When I saw a rough cut of the film at the Rubin Museum in New York recently, I thought it tried to cover a lot of ground; it featured younger residents with multiple sclerosis or psychiatric diagnoses, as well as older people with dementia. It made claims it can’t substantiate yet. Music therapy has been shown to have potent effects — the neurologist Oliver Sacks, author of “Musicophilia,” makes a cameo appearance to testify to this — but to what extent do the effects of a personalized playlist persist? Do such residents really become more cooperative, as Mr. Cohen has observed?

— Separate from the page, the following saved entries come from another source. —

===== config.mk =====
export PLATFORM = sky130hd
export DESIGN_NAME = first_fit_region_allocator_core
export DESIGN_NICKNAME = d
export VERILOG_FILES = /design/src/rtl/core/ffra_pkg.sv /design/src/rtl/core/first_fit_region_allocator_core.sv /design/src/rtl/core/ffra_table_mem.sv
export SDC_FILE = /design/constraint.sdc
export NUM_CORES = 1
export LEC_CHECK = 0
export BUFFER_PORTS_ARGS = -buffer_cell sky130_fd_sc_hd__buf_2
export CORE_ASPECT_RATIO = 0.8
export CORE_MARGIN = 5
export CORE_UTILIZATION = 45
export CTS_BUF_LIST = sky130_fd_sc_hd__clkbuf_16
export DETAILED_ROUTE_END_ITERATION = 10
export PLACE_DENSITY = 0.56
export SLEW_MARGIN = 10
export SYNTH_ARGS = -nofsm -noshare
export SYNTH_HDL_FRONTEND = slang
export SYNTH_SLANG_ARGS = --single-unit

===== constraint.sdc =====
create_clock -name clk -period 6.1 [get_ports clk]
set_input_delay 0.305 -clock clk [delete_from_list [all_inputs] [get_ports clk]]
set_output_delay 0.305 -clock clk [all_outputs]
set_load 0.01 [all_outputs]

===== src/rtl/core/ffra_pkg.sv =====
// Package for the first-fit region allocator: sizes, status codes, request codes.
// No dependencies.
package ffra_pkg;
  localparam int HEAP_BYTES_DEF    = 256;
  localparam int TABLE_ENTRIES_DEF = 64;

  localparam logic [1:0] REQ_ALLOC   = 2'd0;
  localparam logic [1:0] REQ_FREE    = 2'd1;
  localparam logic [1:0] REQ_REALLOC = 2'd2;

  localparam logic [1:0] ST_DONE     = 2'd0;
  localparam logic [1:0] ST_FULL     = 2'd1;
  localparam logic [1:0] ST_NOROOM   = 2'd2;
  localparam logic [1:0] ST_NOTFOUND = 2'd3;
endpackage


===== src/rtl/core/first_fit_region_allocator_core.sv =====
// First-fit region allocator. A request is taken when start is high and busy
// is low; busy stays high until the single result appears for one cycle with
// done high (the receiver cannot stall). Each table entry visited is read,
// then compared or written back, through the table RAM's separate read and
// write ports. A reallocate is a free followed, if its region is found, by an
// allocate.
// Depends on ffra_pkg and ffra_table_mem.
module first_fit_region_allocator_core import ffra_pkg::*; #(
  parameter int HEAP_BYTES    = HEAP_BYTES_DEF,
  parameter int TABLE_ENTRIES = TABLE_ENTRIES_DEF
) (
  input  logic                          clk,
  input  logic                          rst,
  input  logic                          start,
  output logic                          busy,
  input  logic [1:0]                    req_type,
  input  logic [$clog2(HEAP_BYTES):0]   alloc_size,
  input  logic [$clog2(HEAP_BYTES)-1:0] region_start,
  output logic                          done,
  output logic [$clog2(HEAP_BYTES)-1:0] granted_start,
  output logic [1:0]                    status
);
  localparam int SW = $clog2(HEAP_BYTES);
  localparam int LW = SW + 1;
  localparam int AW = $clog2(TABLE_ENTRIES);
  localparam int CW = AW + 1;
  localparam logic [CW-1:0] TE = CW'(TABLE_ENTRIES);
  localparam logic [LW:0] HB = (LW+1)'(HEAP_BYTES);

  typedef enum logic [7:0] {
    S_IDLE  = 8'b00000001,
    S_FSCAN = 8'b00000010,  // free: search match
    S_FMOVE = 8'b00000100,  // free: compact down
    S_ASCAN = 8'b00001000,  // alloc: search gap
    S_AMOVE = 8'b00010000,  // alloc: shift up
    S_AWR   = 8'b00100000,
    S_OUT   = 8'b01000000,
    S_AWAIT = 8'b10000000
  } state_t;

  state_t state;
  logic [1:0] req;
  logic [LW-1:0] size;
  logic [SW-1:0] where;
  logic [CW-1:0] count, idx, pos;
  logic          rd_pend;
  logic [LW:0]   prev_end;
  logic [SW-1:0] ins_start;
  logic [1:0]    st;
  logic [SW-1:0] gnt;

  logic          we;
  logic [AW-1:0] waddr, raddr;
  logic [SW-1:0] wstart, rstart;
  logic [LW-1:0] wlen, rlen;

  ffra_table_mem #(.AW(AW), .SW(SW), .LW(LW)) u_mem (
    .clk, .we, .waddr, .wstart, .wlen, .raddr, .rstart, .rlen
  );

  logic [LW:0] rd_end;
  assign rd_end = (LW+1)'(rstart) + (LW+1)'(rlen);
  assign busy = (state != S_IDLE);

  // Entry read issued at idx; data valid the next cycle (rd_pend).
  always_comb begin
    raddr  = idx[AW-1:0];
    we     = 1'b0;
    waddr  = idx[AW-1:0];
    wstart = rstart;
    wlen   = rlen;
    unique case (state)
      S_FMOVE: begin
        we    = rd_pend;
        waddr = AW'(idx - 1'b1);
      end
      S_AMOVE: begin
        we    = rd_pend;
        waddr = AW'(idx + 1'b1);
      end
      S_AWR: begin
        we     = 1'b1;
        waddr  = pos[AW-1:0];
        wstart = ins_start;
        wlen   = size;
      end
      default: ;
    endcase
  end

  always_ff @(posedge clk) begin
    if (rst) begin
      state   <= S_IDLE;
      count   <= '0;
      done    <= 1'b0;
      rd_pend <= 1'b0;
    end else begin
      done    <= 1'b0;
      rd_pend <= 1'b0;
      unique case (state)
        S_IDLE: if (start) begin
          req   <= req_type;
          size  <= alloc_size;
          where <= region_start;
          st    <= ST_DONE;
          gnt   <= '0;
          idx   <= '0;
          priority if (req_type == REQ_FREE || req_type == REQ_REALLOC) begin
            state <= S_FSCAN;
          end else if (req_type == REQ_ALLOC) state <= S_AWAIT;
          else state <= S_OUT;
        end
        S_FSCAN: begin
          if (!rd_pend) begin
            if (idx >= count) begin
              st <= ST_NOTFOUND;
              state <= S_OUT;
            end else rd_pend <= 1'b1;
          end else if (rstart == where) begin
            count <= count - 1'b1;
            idx   <= idx + 1'b1;
            state <= S_FMOVE;
          end else idx <= idx + 1'b1;
        end
        S_FMOVE: begin
          // idx: entry to move down; count already decremented
          if (!rd_pend) begin
            if (idx > count) begin
              if (req == REQ_REALLOC) begin
                idx <= '0;
                state <= S_AWAIT;
              end else state <= S_OUT;
            end else rd_pend <= 1'b1;
          end else idx <= idx + 1'b1;
        end
        S_AWAIT: begin
          idx <= '0;
          prev_end <= '0;
          priority if (count >= TE) begin
            st <= ST_FULL;
            state <= S_OUT;
          end else if (count == '0) begin
            if ((LW+1)'(size) > HB) begin
              st <= ST_NOROOM;
              state <= S_OUT;
            end else begin
              ins_start <= '0;
              pos <= '0;
              state <= S_AWR;
            end
          end else state <= S_ASCAN;
        end
        S_ASCAN: begin
          // gap before entry idx: [prev_end, rstart)
          if (!rd_pend) begin
            if (idx >= count) begin
              if (prev_end + (LW+1)'(size) > HB) begin
                st <= ST_NOROOM;
                state <= S_OUT;
              end else begin
                ins_start <= prev_end[SW-1:0];
                gnt <= prev_end[SW-1:0];
                pos <= count;
                state <= S_AWR;
              end
            end else rd_pend <= 1'b1;
          end else if ((LW+1)'(rstart) >= prev_end &&
                       (LW+1)'(rstart) - prev_end >= (LW+1)'(size)) begin
            ins_start <= prev_end[SW-1:0];
            gnt <= prev_end[SW-1:0];
            pos <= idx;
            idx <= count - 1'b1;
            state <= S_AMOVE;
          end else begin
            prev_end <= rd_end;
            idx <= idx + 1'b1;
          end
        end
        S_AMOVE: begin
          // idx walks down from count-1 to pos, moving each entry up one
          if (!rd_pend) rd_pend <= 1'b1;
          else if (idx == pos) state <= S_AWR;
          else idx <= idx - 1'b1;
        end
        S_AWR: begin
          count <= count + 1'b1;
          state <= S_OUT;
        end
        S_OUT: begin
          done <= 1'b1;
          granted_start <= (st == ST_DONE) ? gnt : '0;
          status <= st;
          state <= S_IDLE;
        end
        default: state <= S_IDLE;
      endcase
    end
  end
endmodule
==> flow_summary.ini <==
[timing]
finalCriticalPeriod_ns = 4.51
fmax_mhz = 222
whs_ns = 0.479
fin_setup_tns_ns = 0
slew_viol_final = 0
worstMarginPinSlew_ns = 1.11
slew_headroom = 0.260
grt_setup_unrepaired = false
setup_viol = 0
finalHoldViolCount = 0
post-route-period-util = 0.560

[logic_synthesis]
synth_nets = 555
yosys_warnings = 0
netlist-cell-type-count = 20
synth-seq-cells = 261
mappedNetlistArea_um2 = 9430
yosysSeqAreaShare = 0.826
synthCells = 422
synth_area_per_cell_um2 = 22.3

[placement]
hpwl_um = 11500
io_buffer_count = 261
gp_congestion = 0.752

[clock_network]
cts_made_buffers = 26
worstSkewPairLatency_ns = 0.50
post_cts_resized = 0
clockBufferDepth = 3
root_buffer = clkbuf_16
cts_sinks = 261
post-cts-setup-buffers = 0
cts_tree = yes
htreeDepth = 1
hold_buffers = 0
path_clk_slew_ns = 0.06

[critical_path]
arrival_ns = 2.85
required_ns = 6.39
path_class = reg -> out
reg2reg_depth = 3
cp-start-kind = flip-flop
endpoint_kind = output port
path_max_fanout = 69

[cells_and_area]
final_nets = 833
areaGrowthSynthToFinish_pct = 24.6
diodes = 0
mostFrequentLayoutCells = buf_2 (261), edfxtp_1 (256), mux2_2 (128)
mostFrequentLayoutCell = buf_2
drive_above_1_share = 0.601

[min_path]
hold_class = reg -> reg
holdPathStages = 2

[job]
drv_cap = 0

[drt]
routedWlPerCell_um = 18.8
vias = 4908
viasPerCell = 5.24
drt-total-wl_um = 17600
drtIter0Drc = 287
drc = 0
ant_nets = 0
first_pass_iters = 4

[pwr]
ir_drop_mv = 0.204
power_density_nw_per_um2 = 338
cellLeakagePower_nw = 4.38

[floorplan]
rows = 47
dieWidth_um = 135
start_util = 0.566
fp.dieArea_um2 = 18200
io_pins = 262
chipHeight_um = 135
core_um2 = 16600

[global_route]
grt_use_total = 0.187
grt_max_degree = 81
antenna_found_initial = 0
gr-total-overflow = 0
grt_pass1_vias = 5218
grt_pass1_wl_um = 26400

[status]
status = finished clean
File: config.mk
export PLATFORM = sky130hd
export DESIGN_NAME = jetp_back_flat
export DESIGN_NICKNAME = d
export VERILOG_FILES = /design/src/sv/jetp_pkg.sv /design/src/sv/jetp_if.sv /design/src/sv/jetp_back.sv /design/src/flat_wrapper.sv
export SDC_FILE = /design/constraint.sdc
export NUM_CORES = 2
export LEC_CHECK = 0
export BUFFER_PORTS_ARGS = -buffer_cell sky130_fd_sc_hd__buf_2
export CAP_MARGIN = 20
export CORE_MARGIN = 4
export CORE_UTILIZATION = 55
export CTS_BUF_LIST = sky130_fd_sc_hd__clkbuf_8
export DETAILED_ROUTE_END_ITERATION = 8
export PLACE_DENSITY = 0.75
export SLEW_MARGIN = 15
export SYNTH_ARGS = -nofsm -noshare
export SYNTH_HDL_FRONTEND = slang
export SYNTH_SLANG_ARGS = --single-unit
File: constraint.sdc
create_clock -name clock -period 28 [get_ports clock]
set_input_delay 8.4 -clock clock [delete_from_list [all_inputs] [get_ports clock]]
set_output_delay 8.4 -clock clock [all_outputs]
set_load 0.02 [all_outputs]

Administrators and physicians will want to see evidence before they buy in, Mr. Cohen acknowledged, though their caution annoys him. Thousands of nursing homes promptly adopted Nintendo’s Wii game console, he pointed out. “Nobody said, ‘You have to do the research first to see if it improves hand-eye coordination.’” Still, some small studies of music’s benefits in the elderly are under way.
Meanwhile, though, why couldn’t family members and volunteers try making CDs or filling iPods for nursing home residents just because they might enjoy it? This “intervention” is about as low-cost and nonintrusive as one can find. (The Music and Memory site offers some guidelines.)
“Everyone else in society has access to music, but many of these people have become separated from it,” Mr. Rossato-Bennett said.
He might be heartened to learn the effect that his clip had on one family. Every day, Kathryn Leftwich, who’s 87, visits her husband, Jack, in a nursing home in Sedalia, Mo. Mr. Leftwich, 88, has a form of dementia, possibly linked to brain damage from a long-ago auto crash.
“Over the past few years, he’s kind of shut down,” said his son James, who saw the clip online and sent it to his mother.
Intrigued, she took along a portable CD player and some discs — Harry James, Bing Crosby, the Andrews Sisters, sounds of the 1940s — on her next visit.
“I was amazed how much it turned my husband on,” she told me. “He was more alert. He kept his eyes open more. I looked down and his right foot was tapping.” Over several days, nurses told her that Mr. Leftwich tried to help dress himself in the morning and to grasp a spoon and to help feed himself.
“He wants to talk to me more,” Mrs. Leftwich reported. Last week, she hugged him goodbye and told him she’d see him the next morning. “Not until then?” he asked.
It sounds sort of magical, I said. “I know!” Mrs. Leftwich said. “I hesitate to say the music has done it, but I’m not the only one that’s noticed a change. And I don’t know why else that would be.”
Paula Span is the author of “When the Time Comes: Families With Aging Parents Share Their Struggles and Solutions.”